Word for word, restate every line of the listing that follows.

> _Data to examine_:
..........
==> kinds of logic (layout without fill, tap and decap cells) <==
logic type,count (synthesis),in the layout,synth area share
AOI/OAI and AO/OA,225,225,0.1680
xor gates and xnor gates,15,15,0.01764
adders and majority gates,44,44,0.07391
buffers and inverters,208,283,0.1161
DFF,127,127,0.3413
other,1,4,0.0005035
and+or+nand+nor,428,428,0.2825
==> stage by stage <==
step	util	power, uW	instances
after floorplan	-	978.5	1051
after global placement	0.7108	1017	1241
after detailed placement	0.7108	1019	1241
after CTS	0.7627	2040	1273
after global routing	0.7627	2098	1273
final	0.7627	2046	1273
..........
> _Response for this exercise_:
==> kinds of logic (layout without fill, tap and decap cells) <==
logic type,count (synthesis),in the layout,synth area share
AOI/OAI and AO/OA,225,225,0.1680
xor gates and xnor gates,15,15,0.01764
adders and majority gates,44,44,0.07391
buffers and inverters,208,283,0.1161
DFF,127,127,0.3413
other,1,4,0.0005035
and+or+nand+nor,428,428,0.2825
==> stage by stage <==
step	util	power, uW	instances
after floorplan	-	978.5	1051
after global placement	0.7108	1017	1241
after detailed placement	0.7108	1019	1241
after CTS	0.7627	2040	1273
after global routing	0.7627	2098	1273
final	0.7627	2046	1273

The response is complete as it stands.